The town has certainly kept a medieval atmosphere whilst encompassing modern life.  It is a maze of small streets that mostly lead to the big central square with a variety of small shops.  



As with a lot of towns they have useful maps and we did try to find L’Aude, but failed – the banks all seemed to be fenced off, so we turned round and re-traced our steps back to the boat.

How about this for a great piece of art work – I would love to know how old it is.

On the way out we came across these steps.  Where do they go?  Would you go and look?

Well I did and whilst they did not really go anywhere they did afford a good view across the countryside.



By the time we got back we had been joined by a floating shed!

Sunday 3rd July 2016
Puicheric to Marseillette
9 kilometres, 8 locks

It was sunny, but breezy, so we started out with light fleeces on!  Just when you need trees to shield you from the wind we were afforded wide open views.



We were up and off around 08:30 today aiming to be at the first lock (l’Aiguille another double staircase) as it opened and we were with five minutes to spare only to find two hotel boats moored on the lock landing.  We could have got in behind the second one, but the bank was very low and on a slope – all too difficult with this boat, so we pulled over to the other side and I acted as a double mobile mooring pin.  At 09:05 when nothing had happened I left Chris to hover whilst I went  to see what was going on.  


This is the lock with all the artwork – it was all quiet and deserted as I approached when suddenly this lot sprung into noisy action as I passed!!

These are just a few more of the many sculptures to be found here.





 The éclusier was in his office oblivious to our presence, but he sprang into action and we were out of the lock by 09:25 and on our way.

The air mass had suddenly changed and for the first time we have been afforded some really clear views of the surrounding mountains.  

Bird life has been rare, but today we saw what we thought was a type of heron.  It certainly behaved in the way a heron does – taking off as the boat approaches and landing further down the canal.

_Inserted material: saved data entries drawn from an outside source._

### src/rtl/xbus_seq.sv
module xbus_seq #(
  parameter int ADDR_W = 18
) (
  input  logic              clk,
  input  logic              rst_n,
  input  logic              req_valid,
  input  logic [1:0]        req_kind,
  input  logic [ADDR_W-1:0] req_addr,
  input  logic [7:0]        req_wdata,
  output logic              busy,
  output logic              done,
  output logic [7:0]        rdata,
  input  logic              cfg_page,
  input  logic              cfg_ale_ws,
  input  logic [1:0]        cfg_strb_ws,
  input  logic              cfg_rtw_en,
  input  logic              cfg_wclk_en,
  input  logic [1:0]        cfg_upper,
  input  logic              wait_n,
  output logic              ale,
  output logic              rd_n,
  output logic              psen_n,
  output logic              wr_n,
  output logic [7:0]        p0_out,
  output logic              p0_oe,
  input  logic [7:0]        p0_in,
  output logic [7:0]        p2_out,
  output logic              p2_oe,
  input  logic [7:0]        p2_in,
  output logic              a16,
  output logic              a17,
  output logic              wclk
);
  localparam int PG_W = ADDR_W - 8;

  typedef enum logic [1:0] {S_IDLE, S_ALE, S_STRB} st_t;

  st_t               st;
  logic [2:0]        cnt;
  logic [1:0]        kind;
  logic [ADDR_W-1:0] addr;
  logic [7:0]        wd;
  logic [PG_W-1:0]   last_pg;
  logic              last_vld;
  logic              done_q;
  logic [7:0]        rdata_q;
  logic              wclk_q;

  wire       is_wr    = (kind == 2'b10);
  wire       split    = (cfg_upper == 2'b11);
  wire       use_rd   = split && !addr[ADDR_W-1];
  wire       in_ale   = (st == S_ALE);
  wire       in_strb  = (st == S_STRB);
  wire       req_hit  = cfg_page && last_vld && (req_kind == 2'b00) &&
                        (req_addr[ADDR_W-1:8] == last_pg);
  wire       hold     = (st == S_IDLE) && done_q && req_valid && req_hit;
  wire       rtw_hold = cfg_rtw_en && !wait_n;
  wire       rd_act   = (in_strb && !is_wr) || hold;
  wire [2:0] ale_len  = {1'b0, cfg_ale_ws, 1'b1};
  wire [2:0] strb_len = {cfg_strb_ws, 1'b1};

  always_ff @(posedge clk or negedge rst_n) begin
    if (!rst_n) begin
      st       <= S_IDLE;
      cnt      <= '0;
      kind     <= '0;
      addr     <= '0;
      wd       <= '0;
      last_pg  <= '0;
      last_vld <= 1'b0;
      done_q   <= 1'b0;
      rdata_q  <= '0;
      wclk_q   <= 1'b0;
    end else begin
      done_q <= 1'b0;
      wclk_q <= cfg_wclk_en ? ~wclk_q : 1'b0;
      case (st)
        S_IDLE: if (req_valid) begin
          kind <= req_kind;
          addr <= req_addr;
          wd   <= req_wdata;
          if (req_hit) begin
            st  <= S_STRB;
            cnt <= strb_len;
          end else begin
            st  <= S_ALE;
            cnt <= ale_len;
          end
        end
        S_ALE: if (cnt == 3'd0) begin
          st  <= S_STRB;
          cnt <= strb_len;
        end else begin
          cnt <= cnt - 3'd1;
        end
        S_STRB: if (cnt != 3'd0) begin
          cnt <= cnt - 3'd1;
        end else if (!rtw_hold) begin
          st     <= S_IDLE;
          done_q <= 1'b1;
          if (!is_wr) rdata_q <= cfg_page ? p2_in : p0_in;
          if (cfg_page && kind == 2'b00) begin
            last_pg  <= addr[ADDR_W-1:8];
            last_vld <= 1'b1;
          end else begin
            last_vld <= 1'b0;
          end
        end
        default: st <= S_IDLE;
      endcase
      if (!cfg_page) last_vld <= 1'b0;
    end
  end

  assign busy   = (st != S_IDLE);
  assign done   = done_q;
  assign rdata  = rdata_q;
  assign ale    = in_ale;
  assign rd_n   = !(use_rd && rd_act);
  assign psen_n = !(!use_rd && rd_act);
  assign wr_n   = !(in_strb && is_wr);
  assign p0_oe  = in_ale || (in_strb && (cfg_page || is_wr));
  assign p0_out = (in_ale || cfg_page) ? addr[7:0] : wd;
  assign p2_oe  = in_ale || (in_strb && (!cfg_page || is_wr));
  assign p2_out = (in_ale || !cfg_page) ? addr[15:8] : wd;
  assign a16    = !split && addr[16];
  assign a17    = (cfg_upper == 2'b00) && addr[17];
  assign wclk   = wclk_q;
endmodule

### config.mk
export PLATFORM = sky130hd
export DESIGN_NAME = xbus_seq
export DESIGN_NICKNAME = d
export VERILOG_FILES = /design/src/rtl/xbus_seq.sv
export SDC_FILE = /design/constraint.sdc
export NUM_CORES = 1
export LEC_CHECK = 0
export ABC_AREA = 0
export BUFFER_PORTS_ARGS = -buffer_cell sky130_fd_sc_hd__clkbuf_2
export CORE_ASPECT_RATIO = 1.1
export CORE_MARGIN = 1
export CORE_UTILIZATION = 46
export DETAILED_ROUTE_END_ITERATION = 10
export PLACE_DENSITY = 0.76
export SYNTH_ARGS = -nofsm -noshare
export SYNTH_HDL_FRONTEND = slang
export SYNTH_SLANG_ARGS = --single-unit
export TNS_END_PERCENT = 10
### constraint.sdc
create_clock -name clk -period 2 [get_ports clk]
set_clock_uncertainty 0.2 [all_clocks]
set_input_delay 0.1 -clock clk [delete_from_list [all_inputs] [get_ports clk]]
set_output_delay 0.1 -clock clk [all_outputs]
set_load 0.05 [all_outputs]
After elaboration in Yosys (flattened, before gate mapping). Cells that the tools add are included. W data, S select, Z words.

Input bits: 56. Logic and storage cells: 98. Output and inout bits: 35. Register bits: 54.

Reduce and logical (&&, ||, !) cells: 47. Multiplexer cells: 23. Add/subtract/negate cells: 1. Equal/unequal tests: 13. Bitwise operators: 4.

Operators by type and width (number): $mux W8 (3); $logic_and A1 B1 Y1 (17); $mux W3 (4); $reduce_and A4 Y1 (3); $eq A10 B10 Y1 (1); $mux W2 (5); $ne A2 B2 Y1 const B (5); $logic_not A1 Y1 (9); $mux W1 (9); $pmux W3 S3 (1); $logic_not A2 Y1 (4); $logic_or A1 B1 Y1 (7); $eq A2 B2 Y1 const B (3); $ne A2 B1 Y1 const B (3); $pmux W2 S3 (1); $reduce_and A3 Y1 (2); $reduce_bool A3 Y1 (2); $not A1 Y1 (4); $logic_not A3 Y1 (1); $sub A3 B1 Y3 const B (1); $eq A2 B1 Y1 const B (1); $reduce_and A2 Y1 (1); $reduce_bool A2 Y1 (1).

Longest topological paths before layout. Gate-level depths: netlist (run 1).

Depth in word-level cells: 7. Depth in mapped cells: 8. Depth with buffers taken out: 6.

Worst setup path after synthesis (run 1). OpenSTA, ideal clock, no wires.

Path type: reg-to-output. Start point: reg st[1]. End point: out p2_out[0]. Data arrival time: 2.048 ns. Path slack: -0.348 ns. Required time: 1.700 ns. Stages on the path, launching flop included: 7. Path buffers: 1. Cell sequence: dfrtp_1 -> inv_1 -> ha_1 -> clkbuf_1 -> inv_1 -> nand2_1 -> mux2_2.

Longest elaborated chain between the ends: 3.

RTL lines: start: declaration (RTL line 38) `st_t st;`; start signal: assignment (RTL line 64) `st <= S_IDLE;`; start signal: assignment (RTL line 83) `st <= S_STRB;`; start signal: assignment (RTL line 86) `st <= S_ALE;`; $eq A2 B1 Y1 (RTL line 52) `wire in_ale = (st == S_ALE);`; net ale (RTL line 20) `output logic ale,`; $logic_or A1 B1 Y1 (RTL line 125) `assign p2_out = (in_ale || !cfg_page) ? addr[15:8] : wd;`; $mux W8 (RTL line 125); end: declaration (RTL line 27) `output logic [7:0] p2_out,`.

The timed path passes the listed nets, and every way through them passes these cells.

Worst setup path after layout (run 1).
Start point: reg last_pg[2]. End point: out psen_n.

Longest elaborated chain between the ends: 6.

RTL lines: start: declaration (RTL line 43) `logic [PG_W-1:0] last_pg;`; start signal: assignment (RTL line 103) `last_pg <= addr[ADDR_W-1:8];`; $eq A10 B10 Y1 (RTL line 55) `(req_addr[ADDR_W-1:8] == last_pg);`; $logic_and A1 B1 Y1 (RTL line 54) `wire req_hit = cfg_page && last_vld && (req_kind == 2'b00) &&`; $logic_and A1 B1 Y1 (RTL line 56) `wire hold = (st == S_IDLE) && done_q && req_valid && req_hit;`; $logic_or A1 B1 Y1 (RTL line 58) `wire rd_act = (in_strb && !is_wr) || hold;`; $logic_and A1 B1 Y1 (RTL line 120) `assign psen_n = !(!use_rd && rd_act);`; $logic_not A1 Y1 (RTL line 120); end: declaration (RTL line 22) `output logic psen_n,`.

No other way between the ends.

==> summary.md, run 1 <==
| Metric | Value |
|---|---|
| Status | complete, but fails checks |
| Failing checks | setup timing |
| Crit share post-route | 107% |
| Reg area | 0.00135 sq mm |
| Count leader, synth | mux2_2 |
| Final core occ | 76.0% |
| Worst vdd ir | 1.13 mV |
| Crit. End Element | primary output |
| First-pass GRT wire length | 12700 um |
| WS Path Type | flop to primary output |
| # setup viols final | 24 |
| Slew Viols, Final | 0 |
| Syn nets | 289 |
| Place WS | 0.0247 ns |
| Worst-path clk slew | 0.10 ns |
| RR Endpoint | cnt[1]$_DFFE_PN0P_ |
| Hold Path End | done$_DFF_PN0_ |
| Post-synth EDFFs | 0 |
| Post-synth top area share | 46.4% |
| Nets | 460 |
| Root buffer cell | clkbuf_8 |
| Largest family of logic cells by synthesized area | multiplexers |
| Hold Fails Final Rpt | 0 |
| Routability cong. | 0.886 |
| Hpwl dp | 4950 um |
| Die Span X | 77.8 um |
| Area occupied by multi-input gates | 0.00165 sq mm |
| Final worst slack | -0.150 ns |
| CTS tree | yes |
| Clock Latency Late Sink | 0.32 ns |
| Port bufs | 90 |
| Share of layout cells above drive strength 1 | 57.4% |
| Leakage Power | 0.00223 uW |
| CTS Buf Count | 5 |
| Hold_sp | wait_n |
| Syn_area_per_cell | 12.8 sq um |
| DR vias/cell | 5.32 |
| Core ar. | 0.00616 sq mm |
| Post-Synth XOR/XNOR Area | 3.31% |
| Fmax | 465 MHz |
| FFs w/ async S/R, synth | 100% |
| Flops & latches, synth | 54 |
| Clock sinks | 54 |
| Mux contribution to synthesized area | 29.2% |
| Power per Cell Area | 1650 mW/mm^2 |
| RSZ-0062 raised after global routing | true |
| Total GRT Usage | 24.8% |
| Fin crit period | 2.15 ns |
| Ys Warns | 0 |
| Synth Area in Compound Gates | 5.85% |
| Total grt overflow | 0 |
| ANT cells | 0 |
| Post-Synthesis Cells | 227 |
| Worst slew margin | 61.6% |
| CP Launch Type | flop |
| Drc violations | 0 |
| WHS | 0.0703 ns |
| DR pass1 iterations | 5 |
| Commonest cells post-synth | 59 x mux2_2, 54 x dfrtp_1, 11 x mux2_4 |
| Vias | 2548 |
| Initial core utilization | 47.3% |
| Die Y | 85.4 um |
| Reg-to-reg startpoint | last_pg[2]$_DFFE_PN0P_ |
| Max FO, Critical Path | 2 |
| Layout area overhead | 60.8% |
| Setup tns final | -1.58 ns |
| Final ANT Viol Nets | 0 |
| Top cells by area, synth | dfrtp_1 46%, mux2_2 23%, mux2_4 5.7%, xnor2_1 3.0%, ha_1 2.6% |
| Routed len/inst | 17.5 um |
| Sequential area share after synthesis | 46.4% |
| DRT Wirelength | 8380 um |
| Largest net degree at the start of global routing | 36 |
| Top FF cell, synth | dfrtp_1 |
| Fill cells | 374 |
| Setup slack, reg-to-reg | -0.14 ns |
| Post-synthesis simple-gate area fraction | 9.50% |
| # IOs | 91 |
| Initial DRC Count | 155 |
| Max cap viols | 0 |
| Initial antenna violation count | 0 |
| CTS HTree Levels | 2 |
| Die Area | 0.00665 sq mm |
| Cell variety after synth | 47 |
| Placed Instances | 409 |
| Worst-margin pin slew | 0.577 ns |
| Hold Crit Depth | 3 |
| Hold WC Path Type | input port to flop |
| Row Count | 30 |
| Clock buffer depth | 2 |
| Syn Std Cell Area | 0.00291 sq mm |
| Reg2reg path depth | 9 |
| Adder-Cell Fraction of Synth Area | 2.58% |
| Final Instance Count excl. Fillers | 479 |
| Number of global-route vias before repair | 2669 |
| Top cell type by total area after synthesis | dfrtp_1 |
| Data required, critical path | 1.70 ns |
| CP arrival | 1.85 ns |
per-stage QoR:
step	total power [uW]	cell area, sq um
2_1_floorplan	4870	2930
3_3_place_gp	5770	3610
3_5_place_dp	5850	3610
4_1_cts	7240	4530
5_1_grt	8060	4680
6_report	7710	4680
layout by cell type (no fill, tap or decap), types with 4 or more instances in the layout:
cell type,instances
clkbuf_2,72
dfrtp_1,54
dlygate4sd3_1,51
mux2_2,50
buf_4,24
mux2_4,20
buf_8,18
nand2_1,7
xnor2_2,6
clkbuf_8,6
inv_1,4
xnor2_1,4
nor2_1,4
o21ai_0,4
buf_6,4
cell families after synthesis:
kind of cell	count (synthesis)
multiplexers	72
flip-flops	54
AND/OR/NAND/NOR	44
AO/OA/AOI/OAI	23
buffers and inverters	17
XOR/XNOR	11
adder cells (fa/ha/maj)	6
worst max-delay path, cell delays in order (launching register included):
cell and delay [ns]:
dfrtp_1 0.43, xnor2_2 0.22, nand4_1 0.17, nor4_2 0.30, buf_4 0.18, o22ai_4 0.07, buf_8 0.16
how the worst max path moves through the flow:
stage,start,to,slack [ns],cells past startpoint
3_5_place_dp,st[0]$_DFFE_PN0P_,rdata[5]$_DFFE_PN0P_,0.02,6
2_1_floorplan,st[0]$_DFFE_PN0P_,rdata[0]$_DFFE_PN0P_,-0.07,8
5_1_grt,last_pg[2]$_DFFE_PN0P_,psen_n,-0.24,6
4_1_cts,last_pg[6]$_DFFE_PN0P_,psen_n,-0.10,6
3_3_place_gp,st[1]$_DFFE_PN0P_,st[0]$_DFFE_PN0P_,0.05,7
6_report,last_pg[2]$_DFFE_PN0P_,psen_n,-0.15,6
cell type report:
type                            instances  share of cell area [%]
Multi-Input combinational cell        156                    35.2
Timing Repair Buffer                  173                    30.8
Sequential cell                        54                    28.9
Tap cell                               80                    2.14
Clock buffer                            5                    1.47
Clock inverter                          3                   0.855
Inverter                                8                   0.695
repair_timing:
item	CTS	global route
setup endpoints to repair	19	39
hold endpoints to repair	95	0
pin swaps	10	7
resized for setup	51	43
buffers inserted	9	2
hold buffers	51	0
report_power, final:
group	switching [uW]	internal [uW]
clock network	368	369
logic	2640	2310
registers	406	1610
per-layer routing:
metal  wire length, um  global-route usage [%]  vias to the layer above
met4               221                    8.40                        0
li1                  -                       -                     1163
met1              3340                    29.4                     1281
met2              4510                    45.1                       81
met3               313                    4.09                       23
met5                 0                       0                        -
sequential cells by signal, summed over array words and instances, names as in the netlist:
register  flops
cnt           3
done          1
rdata         8
last_vld      1
wd            8
addr         18
wclk          1
st            2
kind          2
last_pg      10
Note: power is estimated with default switching activity, not from simulation.
==> inputs of run 2 (changes only) <==
--- a/config.mk
+++ b/config.mk
@@ -14,2 +14,3 @@
 export PLACE_DENSITY = 0.76
+export SKIP_CTS_REPAIR_TIMING = 1
 export SYNTH_ARGS = -nofsm -noshare
--- a/constraint.sdc
+++ b/constraint.sdc
@@ -4,2 +4,2 @@
 set_output_delay 0.1 -clock clk [all_outputs]
-set_load 0.05 [all_outputs]
+set_load 0.01 [all_outputs]
==> run 2 against run 1 <==
Effect of this change: the run ends with hold timing, setup timing left; largest power group unchanged; worst hold slack worse by 0.088 ns; cell count fell by 2.7%; count of clock-buffer cells in the layout grew 1; largest cell class unchanged; critical endpoint is now rdata[7]$_DFFE_PN0P_; sequential power down 2%; via count fell by 6.6%; register-to-register slack improved by 0.06 ns; setup slack improved by 0.073 ns; total power down 23%; die area unchanged.
==> summary.md, run 2 (same netlist as run 1, synthesis figures left out) <==
| Metric | Value |
|---|---|
| Status | complete, but fails checks |
| Failing checks | hold timing, setup timing |
| # IOs | 91 |
| Met3 Use GR | 4.41% |
| Initial antenna violation count | 0 |
| Fin crit period | 2.08 ns |
| CTS Buf Count | 5 |
| Crit. End Element | flop |
| Initial core utilization | 47.3% |
| Most common cell after layout, fill and taps aside | clkbuf_2 |
| Root buffer cell | clkbuf_8 |
| Design area | 0.00442 sq mm |
| Worst vdd ir | 0.898 mV |
| Met1 Use GR | 25.1% |
| Routed len/inst | 15.6 um |
| # setup viols final | 31 |
| Total GRT Usage | 19.5% |
| CTS HTree Levels | 2 |
| Die Span X | 77.8 um |
| Total grt overflow | 0 |
| DRT Wirelength | 7250 um |
| Hpwl dp | 4640 um |
| Layout area overhead | 51.9% |
| Clock buffer depth | 2 |
| Fmax | 482 MHz |
| CTS tree | yes |
| Largest registers | addr x18, last_pg x10 |
| RSZ-0062 raised after global routing | true |
| DR vias/cell | 5.11 |
| Port bufs | 90 |
| Worst slew margin | 79.6% |
| Leakage Power | 0.00213 uW |
| Initial DRC Count | 133 |
| Worst-path clk slew | 0.10 ns |
| First-pass GRT wire length | 9980 um |
| Clock Latency Late Sink | 0.30 ns |
| Die Y | 85.4 um |
| Fill cells | 425 |
| Largest net degree at the start of global routing | 55 |
| ANT cells | 0 |
| Data required, critical path | 1.99 ns |
| Hold Fails Final Rpt | 1 |
| Max cap viols | 0 |
| Top reg by flops | addr |
| Final worst slack | -0.0763 ns |
| WHS | -0.0182 ns |
| Number of flip-flops in the largest register | 18 |
| Share of layout cells above drive strength 1 | 54.4% |
| DR pass1 iterations | 4 |
| Clock sinks | 54 |
| Hold WC Path Type | input port to flop |
| CP arrival | 2.07 ns |
| Met2 usage | 32.8% |
| Die Area | 0.00665 sq mm |
| Power per Cell Area | 1340 mW/mm^2 |
| WS Path Type | flop to flop |
| Vias | 2381 |
| Routability cong. | 0.867 |
| Busiest grt layer | met2 |
| Most frequent cells in the layout | 81 x clkbuf_2, 54 x dfrtp_1, 50 x dlygate4sd3_1 |
| Nets | 447 |
| CP Launch Type | flop |
| Number of global-route vias before repair | 2133 |
| Slew Viols, Final | 0 |
| Final ANT Viol Nets | 0 |
| Post-DP Area | 0.00358 sq mm |
| Crit share post-route | 104% |
| Max FO, Critical Path | 8 |
| Worst-margin pin slew | 0.303 ns |
| Drc violations | 0 |
| Core ar. | 0.00616 sq mm |
| Row Count | 30 |
## run 2: cell count changes in the layout (fill, tap and decap cells not counted), moves of 3 or more
cell      change
buf_4        -10
buf_6         +4
clkbuf_2      +9
buf_12        +3
buf_8        -18
## run 2: worst max-delay path: stages (launching register included)
cell and delay [ns]:
dfrtp_1 0.45, inv_2 0.13, ha_1 0.18, and3b_2 0.22
and2_4 0.16, nor2b_4 0.15, buf_12 0.14, mux2_2 0.34
## run 2: path summary, 6_finish.rpt
kind	startpoint	endpoint	slack [ns]	cells past startpoint
setup / recovery	st[0]$_DFFE_PN0P_	rdata[7]$_DFFE_PN0P_	-0.08	7
hold / removal	cfg_rtw_en	done$_DFF_PN0_	-0.02	3
setup reg to reg	st[0]$_DFFE_PN0P_	rdata[7]$_DFFE_PN0P_	-0.08	7
hold reg to reg	wclk$_DFF_PN0_	wclk$_DFF_PN0_	0.23	1
max in group asynchronous	rst_n	addr[11]$_DFFE_PN0P_	1.24	3
min in group asynchronous	rst_n	wd[4]$_DFFE_PN0P_	0.11	3
## run 2: per-layer routing
layer | share of wire, % | up-vias
met5 | 0 | -
met4 | 1.4 | 0
met3 | 5.5 | 14
met2 | 50 | 86
met1 | 43 | 1147
li1 | - | 1134
## run 2: area by class of cell
class | instances | area [sq um] | area share [%]
multi-input combinational | 156 | 1600 | 36.3
sequential | 54 | 1350 | 30.6
timing repair buffer | 160 | 1230 | 27.7
tap | 80 | 100 | 2.26
clock buffer | 6 | 72.6 | 1.64
clock inverter | 2 | 37.5 | 0.849
inverter | 8 | 30.0 | 0.679
## run 2: power by group
group,total (uW),internal (uW),switching [uW],leakage (uW)
combinational,3180,1870,1310,0.00141
sequential,1980,1610,369,0.000670
clock,738,374,363,0.0000514
## run 2: through the flow
stage          utilization, %  instances  worst slack (ns)  TNS (ns)  power, uW
2_1_floorplan               -        227           0.00766         0       3700
3_3_place_gp             58.2        404            0.0485         0       4560
3_5_place_dp             58.2        404           0.00439         0       4640
4_1_cts                  60.0        412            -0.185     -2.09       5370
5_1_grt                  71.8        466            -0.132     -2.82       6280
6_report                 71.8        466           -0.0763    -0.761       5900
==> inputs of run 3 (changes only) <==
Settings changed: CORE_MARGIN 1 to 10, HOLD_SLACK_MARGIN set to 0.15, MAX_ROUTING_LAYER set to met4.
==> run 3 against run 2 <==
Effect of this change: the flow finishes with violations (setup timing); via count rose by 2.4%; non-clock buffer count increased by 7; cell count is 1.5% higher; die area is 49% higher; worst hold slack improved by 0.15 ns; setup slack better by 0.019 ns; clock power shrank 11%; largest power group unchanged; highest routed layer unchanged.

It was 09:40 when we reached the next double staircase lock (St Martin).

By 10:40 we were out of the triple staircase at Fonfile which was ready when we arrived.  Starting early certainly seemed to prevent the delays we experienced on our way heading east.

One more lock at Marseillette and we were on the lookout for a mooring.  We hoped to use the wooden landing stage we had used on our way east.  At first sight it looked as though we would be out of luck, but there was thankfully room in front of this rather lovely English barge.  Even better the man came out to take a rope and help us moor.

It was 11:25 by then and we needed bread and had no idea when the boulangerie shut on a Sunday, so we quickly deployed the bikes and off we went.  We were in time, got what we needed and went back to the pub across from the boulangerie for a drink. 

So that was it for today – a very quiet afternoon and evening enjoying a siesta and some serious reading time.  I was reading Pillars of the Earth by Ken Follett (our WI book club choice for this month).  I was not really looking forward to it as it is so long (over 1100 pages) and I am a slow reader, but I thought I would give it a go.  It had me hooked from page one.   I was not half way at that stage, but I got there.  It is fascinating, disturbing, shocking (the brutality of life in the 1100’s is appalling), but I found it compelling reading.  There was a good breeze blowing most of the day which helped to keep us lovely and cool inside the boat.